Redacción (Sábado, 26-12-2015, Gaudium Press) Pasó la noche de Navidad una vez más sobre el planeta tierra. Noche de un intenso azul oscuro que se ilumina con la estrella de David porque su esperado descendiente ha nacido ya. Inolvidable para la humanidad mientras este mundo siga siendo mundo. Bastará una sola alma -en cualquier cuadrante de esta esfera que Dios nos dio para habitar- que recuerde el significado de esta noche, para que se cumpla que las puertas del infierno nunca prevalecerán contra la Iglesia de Jesús. Esto lo debe saber muy bien el obstinado enemigo de esta conmemoración.
Si es verdad que puede existir vida inteligente en otros planetas de nuestra galaxia, tal vez ella no deja de registrar que uno de ellos se ilumina especialmente al inicio de este equinoccio y el universo resplandece más. El nacimiento del Hijo de Dios creador de todo el universo en carne humana tomada del seno virginal de una doncella judía inmaculada, no puede ser un acontecimiento cualquiera. La Redención fue como una nueva creación metafísica, sagrada, sobrenatural que tiene que conmocionar al universo entero. El propio Dios nos pagó la deuda que habíamos adquirido, nos dejó el camino de la verdad y nos insufló nueva vida. ¿Qué más podemos pedir? Las puertas de la eternidad feliz nos fueron abiertas de nuevo. El pobre Adán y su estirpe de patriarcas y profetas retenidos en el Seno de Abraham podrían ya entrar a tomar posesión del Reino prometido. El camino quedó abierto.
Navidad sin Jesús, María y José es apenas una fiesta más sin mucho contenido. La feliz idea de San Francisco de Asís reuniendo en una escena infantil y maravillosa -que el paso de los años y las generaciones ha ido enriqueciendo con más y más detalles inocentes y bellos- ángeles, hombres, reyes, pastores, estrella y animales, gente humilde y potentados, minerales y resinas de las plantas para rendir homenaje con cantos populares y villancicos en todos los idiomas al Creador y Redentor de todo ello en una fría cueva de Palestina, más parece una revelación del Cielo que una simple representación.

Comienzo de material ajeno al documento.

Background: an optimization exercise with open tools, aiming at small area, a short achievable clock period and few clock cycles per item. Do not read the settings as production practice.
The RTL was checked by simulation tests, not by an equivalence proof against the original design.

Setup of v38:
## flex_bch
module flex_bch (
    input  wire        clk,
    input  wire        rst,
    input  wire        in_valid,
    output wire        in_ready,
    input  wire        in_op,
    input  wire [31:0] in_word,
    output wire        out_valid,
    input  wire        out_ready,
    output wire [31:0] out_word,
    output wire        out_ok,
    output wire [1:0]  out_nfix
);
Size in the first run: about 1100 cells after synthesis, roughly 74 I/O pins.
clock: 8.0 ns
lec_check: 0
abc_area: 1
cap_margin: 20
core_margin: 2
core_utilization: 40
cts_buf_list: sky130_fd_sc_hd__clkbuf_4 sky130_fd_sc_hd__clkbuf_8
place_density: 0.6
setup_slack_margin: 4.0
slew_margin: 20
standard.sh (not shown) runs the stock make flow with config.mk's settings and CLKGATE_MAP_FILE= SYNTH_SCRIPT=/design/flow/synth_recipe.tcl, a recipe that flattens the netlist after the stock synthesis.
==> flow/flow/run.sh <==
#!/bin/bash
# Layout: the standard flow (ORFS synthesis, floorplan, power grid, place, CTS,
# route) with two changes:
#  - the half/full adder cells and the 3-input XOR/XNOR cells are added to the
#    platform's don't-use list, so Yosys's adder extraction leaves the XOR logic to
#    ABC, which maps it into faster 2-input gates;
#  - the port buffers are buf_2 cells instead of the delay cells buffer_ports picks.
# Registers are untouched: same names and cell types as the standard synthesis.
# ORFS writes each step's log to orfs/logs/; make's output goes to standard.log.
set -euo pipefail
export BUFFER_PORTS_ARGS="-buffer_cell sky130_fd_sc_hd__buf_2"
PLATFORM_DONT_USE=$(make -s -C "$FLOW_HOME" DESIGN_CONFIG="$PWD/config.mk" WORK_HOME="$PWD/orfs_q" print-DONT_USE_CELLS 2>/dev/null | sed -n 's/^DONT_USE_CELLS *: *//p')
rm -rf orfs_q
EXTRA=""
for c in ha_1 ha_2 ha_4 fa_1 fa_2 fa_4 xor3_1 xor3_2 xor3_4 xnor3_1 xnor3_2 xnor3_4; do
  EXTRA="$EXTRA sky130_fd_sc_hd__$c"
done
echo "DONT_USE_CELLS=$PLATFORM_DONT_USE$EXTRA" > dont_use.log
bash standard.sh "DONT_USE_CELLS=$PLATFORM_DONT_USE$EXTRA" finish > standard.log 2>&1
Testbench counts of v38, summed over its fixed seeds: cycles 4,808, items 4,800.
Relative to v38, the following input files were edited for v31:
Settings: changing CORE_UTILIZATION from 40 to 50; changing SETUP_SLACK_MARGIN from 4.0 to 3.7; changing PLACE_DENSITY from 0.6 to 0.7; removing ABC_AREA (formerly 1).
v31 against v38: relative slew slack decreased 11 points; mean instance size in the synthesized netlist increased about 46%; part of the cycle the worst path needs increased 5.1 points; count of inverters other than clock inverters in the layout decreased 93. v31 vs v38: routed via count down by more than a quarter. Area after synthesis delta (v31 − v38): favourable. Comparing largest fanout on the critical path for v38 and v31, the bigger number came from v38.
The inputs of v42 differ from those of v31 as listed below.
Settings: SETUP_SLACK_MARGIN changed from 3.7 to 3.5; PLACE_DENSITY changed from 0.7 to 0.8.
Notes after the runs:
Run comparison: v31 origin of the worst setup path in_word[15]; v42 origin of the worst setup path in_word[6]
Comparing first-pass GRT wire length for v42 and v31, the bigger number came from v42.
Lower fraction of layout cells with a size suffix above 1 goes to v42 over v31.
Looking at sequential share of layout area, v42 sits above v31.
Changes observed in v42 relative to v31: number of non-clock buffers in the layout went down; achievable frequency went down; layout overhead on the synthesized area went down.
Of v42 and v31, the run reporting the lower design area was v42.

== exp/juniper ==
The RTL this note starts from:
==> flow/design.v <==
module gf32_mul (
    input  wire [24:0] a,
    input  wire [4:0]  b,
    output wire [4:0]  y
);
    assign y = (a[4:0]   & {5{b[0]}}) ^ (a[9:5]   & {5{b[1]}}) ^ (a[14:10] & {5{b[2]}}) ^
               (a[19:15] & {5{b[3]}}) ^ (a[24:20] & {5{b[4]}});
endmodule
module gf32_inv (
    input  wire [4:0]  a,
    output reg  [24:0] g,
    output reg  [4:0]  tau
);
    always @* begin
        case (a)
            5'd0: begin g = 25'h0000000; tau = 5'h00; end
            5'd1: begin g = 25'h0FAAD21; tau = 5'h09; end
            5'd2: begin g = 25'h12131BA; tau = 5'h08; end
            5'd3: begin g = 25'h1C2CA04; tau = 5'h1E; end
            5'd4: begin g = 25'h1A8EEA3; tau = 5'h02; end
            5'd5: begin g = 25'h0953770; tau = 5'h16; end
            5'd6: begin g = 25'h0546059; tau = 5'h13; end
            5'd7: begin g = 25'h14D1E43; tau = 5'h04; end
            5'd8: begin g = 25'h0F3782D; tau = 5'h15; end
            5'd9: begin g = 25'h11FF027; tau = 5'h19; end
            5'd10: begin g = 25'h132863B; tau = 5'h11; end
            5'd11: begin g = 25'h17C0555; tau = 5'h03; end
            5'd12: begin g = 25'h04BB8FB; tau = 5'h1A; end
            5'd13: begin g = 25'h17665F1; tau = 5'h1C; end
            5'd14: begin g = 25'h01332E2; tau = 5'h01; end
            5'd15: begin g = 25'h01539BC; tau = 5'h05; end
            5'd16: begin g = 25'h02D72C5; tau = 5'h0E; end
            5'd17: begin g = 25'h1B2094D; tau = 5'h14; end
            5'd18: begin g = 25'h02716B8; tau = 5'h0D; end
            5'd19: begin g = 25'h07C2DD0; tau = 5'h07; end
            5'd20: begin g = 25'h0799326; tau = 5'h0F; end
            5'd21: begin g = 25'h158A645; tau = 5'h10; end
            5'd22: begin g = 25'h147FF5D; tau = 5'h1F; end
            5'd23: begin g = 25'h0B4AB2C; tau = 5'h0C; end
            5'd24: begin g = 25'h0E99B1A; tau = 5'h12; end
            5'd25: begin g = 25'h1240EF6; tau = 5'h1D; end
            5'd26: begin g = 25'h1E3D7E2; tau = 5'h06; end
            5'd27: begin g = 25'h065FE2C; tau = 5'h18; end
            5'd28: begin g = 25'h0B22511; tau = 5'h0A; end
            5'd29: begin g = 25'h10399F4; tau = 5'h17; end
            5'd30: begin g = 25'h1AEE124; tau = 5'h0B; end
            5'd31: begin g = 25'h1E6EC77; tau = 5'h1B; end
            default: begin g = 25'h0; tau = 5'h0; end
        endcase
    end
endmodule
module gf32_log (
    input  wire [4:0]  a,
    output wire [30:0] m
);
    assign m[30] = (a == 5'd1);
    assign m[29] = (a == 5'd2);
    assign m[28] = (a == 5'd4);
    assign m[27] = (a == 5'd8);
    assign m[26] = (a == 5'd16);
    assign m[25] = (a == 5'd5);
    assign m[24] = (a == 5'd10);
    assign m[23] = (a == 5'd20);
    assign m[22] = (a == 5'd13);
    assign m[21] = (a == 5'd26);
    assign m[20] = (a == 5'd17);
    assign m[19] = (a == 5'd7);
    assign m[18] = (a == 5'd14);
    assign m[17] = (a == 5'd28);
    assign m[16] = (a == 5'd29);
    assign m[15] = (a == 5'd31);
    assign m[14] = (a == 5'd27);
    assign m[13] = (a == 5'd19);
    assign m[12] = (a == 5'd3);
    assign m[11] = (a == 5'd6);
    assign m[10] = (a == 5'd12);
    assign m[9] = (a == 5'd24);
    assign m[8] = (a == 5'd21);
    assign m[7] = (a == 5'd15);
    assign m[6] = (a == 5'd30);
    assign m[5] = (a == 5'd25);
    assign m[4] = (a == 5'd23);
    assign m[3] = (a == 5'd11);
    assign m[2] = (a == 5'd22);
    assign m[1] = (a == 5'd9);
    assign m[0] = (a == 5'd18);
endmodule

El santo pesebre que acostumbran los sacerdotes a bendecir antes de comenzar la Novena del Niño Dios, es una alegre síntesis del orden del universo, y en el centro de él, un frágil niñito pobre y maravilloso de la regia estirpe que escribió la páginas históricas más grandiosas de Israel.
Recordemos una vez más: mientras haya Navidad católicamente celebrada, las fuerzas infernales jamás prevalecerán contra nuestra santa Iglesia. La tierra seguirá girando alrededor del sol y trasladándose en el universo, y con ella aferrados al planeta por la ley de gravedad que Dios impuso, cientos de miles de hombres y mujeres de todas las edades, razas y condición social todavía recordaremos que Dios se hizo hombre para habitar entre nosotros hasta la consumación de los siglos.